§ Record excerpts

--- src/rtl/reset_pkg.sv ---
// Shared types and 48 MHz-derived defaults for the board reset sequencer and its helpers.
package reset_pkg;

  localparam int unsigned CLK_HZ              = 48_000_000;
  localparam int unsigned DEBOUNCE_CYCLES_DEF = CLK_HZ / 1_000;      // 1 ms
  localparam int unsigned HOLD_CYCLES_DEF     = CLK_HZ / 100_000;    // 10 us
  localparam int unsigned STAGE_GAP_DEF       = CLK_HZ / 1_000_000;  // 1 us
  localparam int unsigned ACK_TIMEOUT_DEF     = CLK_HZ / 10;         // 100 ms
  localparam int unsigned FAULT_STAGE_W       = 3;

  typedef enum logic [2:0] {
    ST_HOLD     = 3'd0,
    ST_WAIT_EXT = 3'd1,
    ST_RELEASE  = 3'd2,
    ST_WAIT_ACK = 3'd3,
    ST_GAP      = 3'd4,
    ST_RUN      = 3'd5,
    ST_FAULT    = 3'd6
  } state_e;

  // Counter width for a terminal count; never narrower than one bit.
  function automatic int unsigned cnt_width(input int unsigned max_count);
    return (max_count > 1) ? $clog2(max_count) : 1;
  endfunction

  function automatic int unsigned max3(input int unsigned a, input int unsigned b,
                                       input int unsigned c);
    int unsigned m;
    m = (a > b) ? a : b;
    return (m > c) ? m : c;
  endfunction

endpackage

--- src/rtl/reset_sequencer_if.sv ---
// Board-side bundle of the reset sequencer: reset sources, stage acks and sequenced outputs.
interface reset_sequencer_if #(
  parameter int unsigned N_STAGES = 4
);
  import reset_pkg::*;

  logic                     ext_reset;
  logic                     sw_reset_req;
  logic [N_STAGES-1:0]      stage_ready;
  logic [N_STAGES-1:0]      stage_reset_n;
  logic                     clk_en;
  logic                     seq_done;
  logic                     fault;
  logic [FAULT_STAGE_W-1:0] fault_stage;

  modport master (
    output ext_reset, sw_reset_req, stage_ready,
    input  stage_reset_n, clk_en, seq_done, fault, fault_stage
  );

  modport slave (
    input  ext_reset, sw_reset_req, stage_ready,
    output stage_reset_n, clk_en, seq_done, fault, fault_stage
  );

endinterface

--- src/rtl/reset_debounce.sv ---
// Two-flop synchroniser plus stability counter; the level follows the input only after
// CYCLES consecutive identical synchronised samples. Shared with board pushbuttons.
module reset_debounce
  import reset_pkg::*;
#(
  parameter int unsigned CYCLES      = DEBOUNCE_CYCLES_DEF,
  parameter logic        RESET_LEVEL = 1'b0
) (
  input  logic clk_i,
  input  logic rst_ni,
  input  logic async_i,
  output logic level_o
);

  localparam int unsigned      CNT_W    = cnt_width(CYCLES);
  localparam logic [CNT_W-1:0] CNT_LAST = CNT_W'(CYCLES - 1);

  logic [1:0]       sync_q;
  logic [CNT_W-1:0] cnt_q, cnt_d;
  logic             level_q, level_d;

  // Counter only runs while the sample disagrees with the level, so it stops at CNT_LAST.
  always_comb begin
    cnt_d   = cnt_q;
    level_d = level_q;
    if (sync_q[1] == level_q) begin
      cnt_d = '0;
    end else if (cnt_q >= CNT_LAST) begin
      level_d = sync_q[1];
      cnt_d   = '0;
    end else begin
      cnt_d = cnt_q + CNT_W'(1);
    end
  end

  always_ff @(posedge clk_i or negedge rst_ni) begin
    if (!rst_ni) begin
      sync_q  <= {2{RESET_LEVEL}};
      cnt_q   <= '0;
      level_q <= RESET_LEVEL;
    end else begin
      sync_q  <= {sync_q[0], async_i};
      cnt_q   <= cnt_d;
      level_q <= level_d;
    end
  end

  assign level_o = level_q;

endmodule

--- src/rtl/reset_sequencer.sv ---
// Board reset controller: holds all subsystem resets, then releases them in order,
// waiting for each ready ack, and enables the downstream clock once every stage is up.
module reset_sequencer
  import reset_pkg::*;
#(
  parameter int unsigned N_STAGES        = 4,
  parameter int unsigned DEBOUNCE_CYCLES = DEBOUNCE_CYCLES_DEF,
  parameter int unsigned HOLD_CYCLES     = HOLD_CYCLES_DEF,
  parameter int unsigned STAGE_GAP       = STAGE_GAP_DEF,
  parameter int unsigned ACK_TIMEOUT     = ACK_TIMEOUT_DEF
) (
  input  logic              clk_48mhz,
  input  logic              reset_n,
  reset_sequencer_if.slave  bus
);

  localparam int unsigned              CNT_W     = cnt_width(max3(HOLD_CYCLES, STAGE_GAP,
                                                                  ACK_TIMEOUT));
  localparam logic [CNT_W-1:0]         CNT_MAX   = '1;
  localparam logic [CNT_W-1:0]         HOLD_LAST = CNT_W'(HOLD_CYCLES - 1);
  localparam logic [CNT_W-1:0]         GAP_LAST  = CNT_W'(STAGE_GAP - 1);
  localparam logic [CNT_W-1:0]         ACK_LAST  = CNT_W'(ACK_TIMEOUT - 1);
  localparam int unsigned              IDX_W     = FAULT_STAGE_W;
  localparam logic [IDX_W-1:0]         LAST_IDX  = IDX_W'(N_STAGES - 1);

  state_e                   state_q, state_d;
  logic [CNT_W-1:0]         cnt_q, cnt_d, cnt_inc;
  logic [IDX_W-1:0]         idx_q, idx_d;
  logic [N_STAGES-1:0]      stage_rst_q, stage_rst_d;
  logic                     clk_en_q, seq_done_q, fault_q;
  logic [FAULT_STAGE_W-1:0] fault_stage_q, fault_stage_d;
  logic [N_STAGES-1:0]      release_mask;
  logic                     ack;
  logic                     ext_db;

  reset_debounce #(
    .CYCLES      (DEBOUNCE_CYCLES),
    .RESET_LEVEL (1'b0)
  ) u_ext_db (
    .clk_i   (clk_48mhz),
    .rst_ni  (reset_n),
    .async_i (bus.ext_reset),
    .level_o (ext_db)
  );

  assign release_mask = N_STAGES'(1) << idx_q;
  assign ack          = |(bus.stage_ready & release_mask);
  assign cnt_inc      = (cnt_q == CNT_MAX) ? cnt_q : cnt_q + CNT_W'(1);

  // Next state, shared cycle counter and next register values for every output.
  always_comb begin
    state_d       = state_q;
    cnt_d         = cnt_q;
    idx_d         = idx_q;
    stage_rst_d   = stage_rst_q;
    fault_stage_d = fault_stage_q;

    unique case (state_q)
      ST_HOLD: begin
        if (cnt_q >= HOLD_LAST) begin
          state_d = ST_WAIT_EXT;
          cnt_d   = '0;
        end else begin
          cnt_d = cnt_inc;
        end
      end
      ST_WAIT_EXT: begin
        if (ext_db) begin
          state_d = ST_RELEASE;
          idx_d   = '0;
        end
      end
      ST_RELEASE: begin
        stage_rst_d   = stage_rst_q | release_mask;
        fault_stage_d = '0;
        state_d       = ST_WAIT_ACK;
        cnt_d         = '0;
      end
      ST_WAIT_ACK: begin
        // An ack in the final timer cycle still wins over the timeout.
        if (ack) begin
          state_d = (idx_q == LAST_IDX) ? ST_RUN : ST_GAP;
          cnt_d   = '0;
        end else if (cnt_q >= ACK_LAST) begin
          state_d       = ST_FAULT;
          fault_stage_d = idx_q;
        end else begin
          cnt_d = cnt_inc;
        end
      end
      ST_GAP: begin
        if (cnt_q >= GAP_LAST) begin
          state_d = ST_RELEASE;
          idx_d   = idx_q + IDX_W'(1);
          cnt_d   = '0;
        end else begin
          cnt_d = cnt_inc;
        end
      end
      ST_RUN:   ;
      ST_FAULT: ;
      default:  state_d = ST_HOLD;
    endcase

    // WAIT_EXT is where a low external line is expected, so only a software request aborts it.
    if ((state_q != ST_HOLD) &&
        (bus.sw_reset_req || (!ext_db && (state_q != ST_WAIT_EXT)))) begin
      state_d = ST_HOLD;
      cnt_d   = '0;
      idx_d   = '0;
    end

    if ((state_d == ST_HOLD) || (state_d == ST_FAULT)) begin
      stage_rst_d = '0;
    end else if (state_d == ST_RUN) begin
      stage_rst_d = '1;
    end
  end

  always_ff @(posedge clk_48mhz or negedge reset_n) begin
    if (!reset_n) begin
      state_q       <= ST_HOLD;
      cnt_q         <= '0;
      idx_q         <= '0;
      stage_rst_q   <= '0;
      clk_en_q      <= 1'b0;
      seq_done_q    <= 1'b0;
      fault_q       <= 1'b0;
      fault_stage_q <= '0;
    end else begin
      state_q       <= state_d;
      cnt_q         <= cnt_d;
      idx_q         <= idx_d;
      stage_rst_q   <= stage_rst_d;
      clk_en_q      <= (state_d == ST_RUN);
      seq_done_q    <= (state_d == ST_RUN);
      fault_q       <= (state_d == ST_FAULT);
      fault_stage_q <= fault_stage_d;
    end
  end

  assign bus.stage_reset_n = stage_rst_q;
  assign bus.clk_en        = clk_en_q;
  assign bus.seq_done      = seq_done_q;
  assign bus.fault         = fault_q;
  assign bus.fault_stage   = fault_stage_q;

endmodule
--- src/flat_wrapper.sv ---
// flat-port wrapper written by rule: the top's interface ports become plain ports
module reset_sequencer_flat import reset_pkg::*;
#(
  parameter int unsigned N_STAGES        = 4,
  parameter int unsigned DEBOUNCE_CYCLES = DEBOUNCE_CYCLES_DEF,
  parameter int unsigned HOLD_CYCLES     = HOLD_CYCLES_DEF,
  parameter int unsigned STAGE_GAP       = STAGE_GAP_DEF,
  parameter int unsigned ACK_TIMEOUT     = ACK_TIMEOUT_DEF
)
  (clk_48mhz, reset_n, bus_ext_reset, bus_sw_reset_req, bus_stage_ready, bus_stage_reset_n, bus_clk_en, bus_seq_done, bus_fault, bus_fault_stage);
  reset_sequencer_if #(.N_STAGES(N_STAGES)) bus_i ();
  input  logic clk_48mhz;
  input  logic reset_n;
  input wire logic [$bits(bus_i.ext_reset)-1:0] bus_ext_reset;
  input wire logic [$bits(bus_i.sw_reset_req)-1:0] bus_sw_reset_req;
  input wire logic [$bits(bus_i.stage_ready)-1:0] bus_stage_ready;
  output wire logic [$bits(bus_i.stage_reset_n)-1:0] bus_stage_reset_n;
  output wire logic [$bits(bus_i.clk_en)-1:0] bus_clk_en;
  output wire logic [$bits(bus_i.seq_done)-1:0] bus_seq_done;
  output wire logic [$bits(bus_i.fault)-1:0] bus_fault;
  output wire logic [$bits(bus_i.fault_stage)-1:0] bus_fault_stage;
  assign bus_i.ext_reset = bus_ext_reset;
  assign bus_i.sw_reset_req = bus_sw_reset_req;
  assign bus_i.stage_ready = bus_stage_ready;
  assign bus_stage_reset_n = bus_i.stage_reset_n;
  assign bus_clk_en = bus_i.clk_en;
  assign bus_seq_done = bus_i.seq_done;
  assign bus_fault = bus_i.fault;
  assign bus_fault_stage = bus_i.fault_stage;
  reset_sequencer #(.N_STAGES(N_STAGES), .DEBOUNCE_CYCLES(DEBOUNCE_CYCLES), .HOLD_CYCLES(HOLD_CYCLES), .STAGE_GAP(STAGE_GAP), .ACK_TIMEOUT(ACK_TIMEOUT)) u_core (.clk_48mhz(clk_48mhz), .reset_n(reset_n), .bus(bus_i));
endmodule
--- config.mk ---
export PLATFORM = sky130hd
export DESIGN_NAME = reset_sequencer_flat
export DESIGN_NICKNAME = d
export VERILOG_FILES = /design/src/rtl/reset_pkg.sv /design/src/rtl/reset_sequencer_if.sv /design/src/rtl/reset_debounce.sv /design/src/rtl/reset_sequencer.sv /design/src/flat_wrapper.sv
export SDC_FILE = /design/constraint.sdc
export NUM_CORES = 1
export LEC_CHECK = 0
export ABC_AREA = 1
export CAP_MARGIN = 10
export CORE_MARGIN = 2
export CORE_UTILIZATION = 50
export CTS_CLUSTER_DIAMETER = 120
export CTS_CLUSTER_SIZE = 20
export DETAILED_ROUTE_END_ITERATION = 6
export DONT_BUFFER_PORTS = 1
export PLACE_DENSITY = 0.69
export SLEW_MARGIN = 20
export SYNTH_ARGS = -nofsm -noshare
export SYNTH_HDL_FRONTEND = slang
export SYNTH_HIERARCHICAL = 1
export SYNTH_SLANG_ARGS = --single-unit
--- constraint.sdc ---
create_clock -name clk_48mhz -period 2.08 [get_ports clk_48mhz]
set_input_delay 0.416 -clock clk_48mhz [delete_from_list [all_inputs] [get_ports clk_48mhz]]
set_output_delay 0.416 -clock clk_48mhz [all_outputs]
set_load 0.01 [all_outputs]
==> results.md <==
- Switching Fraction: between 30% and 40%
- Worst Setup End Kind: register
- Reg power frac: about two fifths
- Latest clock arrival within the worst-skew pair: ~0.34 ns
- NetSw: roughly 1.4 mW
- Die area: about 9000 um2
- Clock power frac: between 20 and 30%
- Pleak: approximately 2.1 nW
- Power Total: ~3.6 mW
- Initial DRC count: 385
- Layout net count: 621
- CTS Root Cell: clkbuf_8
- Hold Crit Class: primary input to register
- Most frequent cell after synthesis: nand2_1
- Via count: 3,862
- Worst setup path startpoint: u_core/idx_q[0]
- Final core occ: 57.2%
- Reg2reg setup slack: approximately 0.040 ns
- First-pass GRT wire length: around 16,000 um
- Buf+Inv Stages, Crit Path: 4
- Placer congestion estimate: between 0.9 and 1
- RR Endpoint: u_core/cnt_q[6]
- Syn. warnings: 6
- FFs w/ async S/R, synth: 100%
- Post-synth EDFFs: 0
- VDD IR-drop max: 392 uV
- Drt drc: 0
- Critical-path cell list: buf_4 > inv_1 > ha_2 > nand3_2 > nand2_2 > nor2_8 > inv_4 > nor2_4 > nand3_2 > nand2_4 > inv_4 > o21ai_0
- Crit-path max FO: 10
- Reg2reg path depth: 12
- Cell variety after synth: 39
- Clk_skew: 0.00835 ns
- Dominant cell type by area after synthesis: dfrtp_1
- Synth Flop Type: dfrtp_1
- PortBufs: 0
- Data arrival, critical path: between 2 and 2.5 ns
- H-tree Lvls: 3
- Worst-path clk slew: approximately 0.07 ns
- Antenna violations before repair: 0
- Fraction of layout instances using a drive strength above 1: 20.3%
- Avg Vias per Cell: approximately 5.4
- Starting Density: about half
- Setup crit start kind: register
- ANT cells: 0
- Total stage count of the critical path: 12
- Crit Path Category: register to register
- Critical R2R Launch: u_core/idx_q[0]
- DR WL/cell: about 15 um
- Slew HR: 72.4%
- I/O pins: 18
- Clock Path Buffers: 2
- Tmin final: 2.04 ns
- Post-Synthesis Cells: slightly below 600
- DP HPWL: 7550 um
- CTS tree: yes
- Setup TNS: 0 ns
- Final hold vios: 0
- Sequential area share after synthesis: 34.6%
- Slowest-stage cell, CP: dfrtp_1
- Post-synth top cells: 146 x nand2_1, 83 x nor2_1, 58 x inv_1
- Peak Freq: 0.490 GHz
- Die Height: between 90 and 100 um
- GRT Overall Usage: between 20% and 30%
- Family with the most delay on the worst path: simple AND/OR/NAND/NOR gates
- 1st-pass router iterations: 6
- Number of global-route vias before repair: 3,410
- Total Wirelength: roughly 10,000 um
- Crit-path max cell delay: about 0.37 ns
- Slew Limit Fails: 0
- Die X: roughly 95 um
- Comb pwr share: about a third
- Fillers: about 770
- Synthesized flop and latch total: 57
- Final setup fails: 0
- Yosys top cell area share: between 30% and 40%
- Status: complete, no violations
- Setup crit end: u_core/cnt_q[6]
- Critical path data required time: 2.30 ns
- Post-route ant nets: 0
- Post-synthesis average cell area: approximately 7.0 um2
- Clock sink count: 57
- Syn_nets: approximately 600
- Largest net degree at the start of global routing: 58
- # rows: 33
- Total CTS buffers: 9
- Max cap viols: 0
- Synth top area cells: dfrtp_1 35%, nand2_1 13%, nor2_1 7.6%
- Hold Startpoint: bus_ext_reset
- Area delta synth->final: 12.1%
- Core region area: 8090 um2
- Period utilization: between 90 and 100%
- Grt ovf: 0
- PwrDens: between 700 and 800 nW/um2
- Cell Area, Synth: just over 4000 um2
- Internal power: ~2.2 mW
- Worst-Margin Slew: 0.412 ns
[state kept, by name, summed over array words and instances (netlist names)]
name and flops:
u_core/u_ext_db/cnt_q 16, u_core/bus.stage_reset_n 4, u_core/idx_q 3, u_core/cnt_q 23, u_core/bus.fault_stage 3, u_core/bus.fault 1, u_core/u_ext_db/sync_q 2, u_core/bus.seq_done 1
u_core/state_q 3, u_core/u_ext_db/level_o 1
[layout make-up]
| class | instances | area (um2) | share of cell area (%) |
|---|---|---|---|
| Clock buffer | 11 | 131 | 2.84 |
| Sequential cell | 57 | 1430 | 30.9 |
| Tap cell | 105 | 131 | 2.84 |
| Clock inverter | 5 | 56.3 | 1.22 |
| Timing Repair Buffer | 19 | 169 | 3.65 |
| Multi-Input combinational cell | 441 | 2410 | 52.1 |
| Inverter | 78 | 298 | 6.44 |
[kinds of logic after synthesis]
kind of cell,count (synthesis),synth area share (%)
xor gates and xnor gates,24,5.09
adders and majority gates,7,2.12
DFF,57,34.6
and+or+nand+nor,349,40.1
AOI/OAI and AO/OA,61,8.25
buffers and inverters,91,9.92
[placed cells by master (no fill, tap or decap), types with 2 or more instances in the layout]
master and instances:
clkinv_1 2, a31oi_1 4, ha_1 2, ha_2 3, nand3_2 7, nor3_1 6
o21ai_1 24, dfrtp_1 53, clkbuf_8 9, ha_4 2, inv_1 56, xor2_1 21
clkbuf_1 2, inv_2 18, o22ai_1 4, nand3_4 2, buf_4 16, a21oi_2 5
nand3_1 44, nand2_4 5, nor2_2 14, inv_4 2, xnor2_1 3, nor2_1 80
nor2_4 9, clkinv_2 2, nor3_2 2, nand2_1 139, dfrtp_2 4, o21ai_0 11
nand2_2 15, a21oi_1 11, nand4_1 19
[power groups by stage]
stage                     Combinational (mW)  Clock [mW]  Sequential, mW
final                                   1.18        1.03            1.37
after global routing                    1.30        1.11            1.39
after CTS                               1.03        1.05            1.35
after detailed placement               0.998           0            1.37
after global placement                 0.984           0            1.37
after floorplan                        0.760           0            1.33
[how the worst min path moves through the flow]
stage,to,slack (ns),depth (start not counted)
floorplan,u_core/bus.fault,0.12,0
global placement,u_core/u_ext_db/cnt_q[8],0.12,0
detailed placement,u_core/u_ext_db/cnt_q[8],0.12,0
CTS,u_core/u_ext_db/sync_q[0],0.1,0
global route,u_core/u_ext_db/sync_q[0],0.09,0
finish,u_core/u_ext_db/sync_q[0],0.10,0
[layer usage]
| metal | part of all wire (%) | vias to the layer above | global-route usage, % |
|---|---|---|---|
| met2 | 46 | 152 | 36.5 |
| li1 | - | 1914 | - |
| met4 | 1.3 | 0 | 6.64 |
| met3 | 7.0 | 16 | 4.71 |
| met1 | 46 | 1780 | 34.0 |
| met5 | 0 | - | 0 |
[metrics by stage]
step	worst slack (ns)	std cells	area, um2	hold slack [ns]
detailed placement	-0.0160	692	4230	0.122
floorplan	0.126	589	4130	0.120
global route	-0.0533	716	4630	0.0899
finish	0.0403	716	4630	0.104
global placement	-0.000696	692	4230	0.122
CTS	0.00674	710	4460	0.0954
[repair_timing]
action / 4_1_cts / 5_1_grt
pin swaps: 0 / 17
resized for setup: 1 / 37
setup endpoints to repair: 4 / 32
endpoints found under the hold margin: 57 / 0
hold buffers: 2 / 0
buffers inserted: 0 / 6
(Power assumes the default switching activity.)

§ Exercise brief
Write out exactly, please, the lines beginning at the start of the material and ending with the line that holds "localparam int unsigned DEBOUNCE_CYCLES_DEF", both included.

§ Answer to the exercise
--- src/rtl/reset_pkg.sv ---
// Shared types and 48 MHz-derived defaults for the board reset sequencer and its helpers.
package reset_pkg;

  localparam int unsigned CLK_HZ              = 48_000_000;
  localparam int unsigned DEBOUNCE_CYCLES_DEF = CLK_HZ / 1_000;      // 1 ms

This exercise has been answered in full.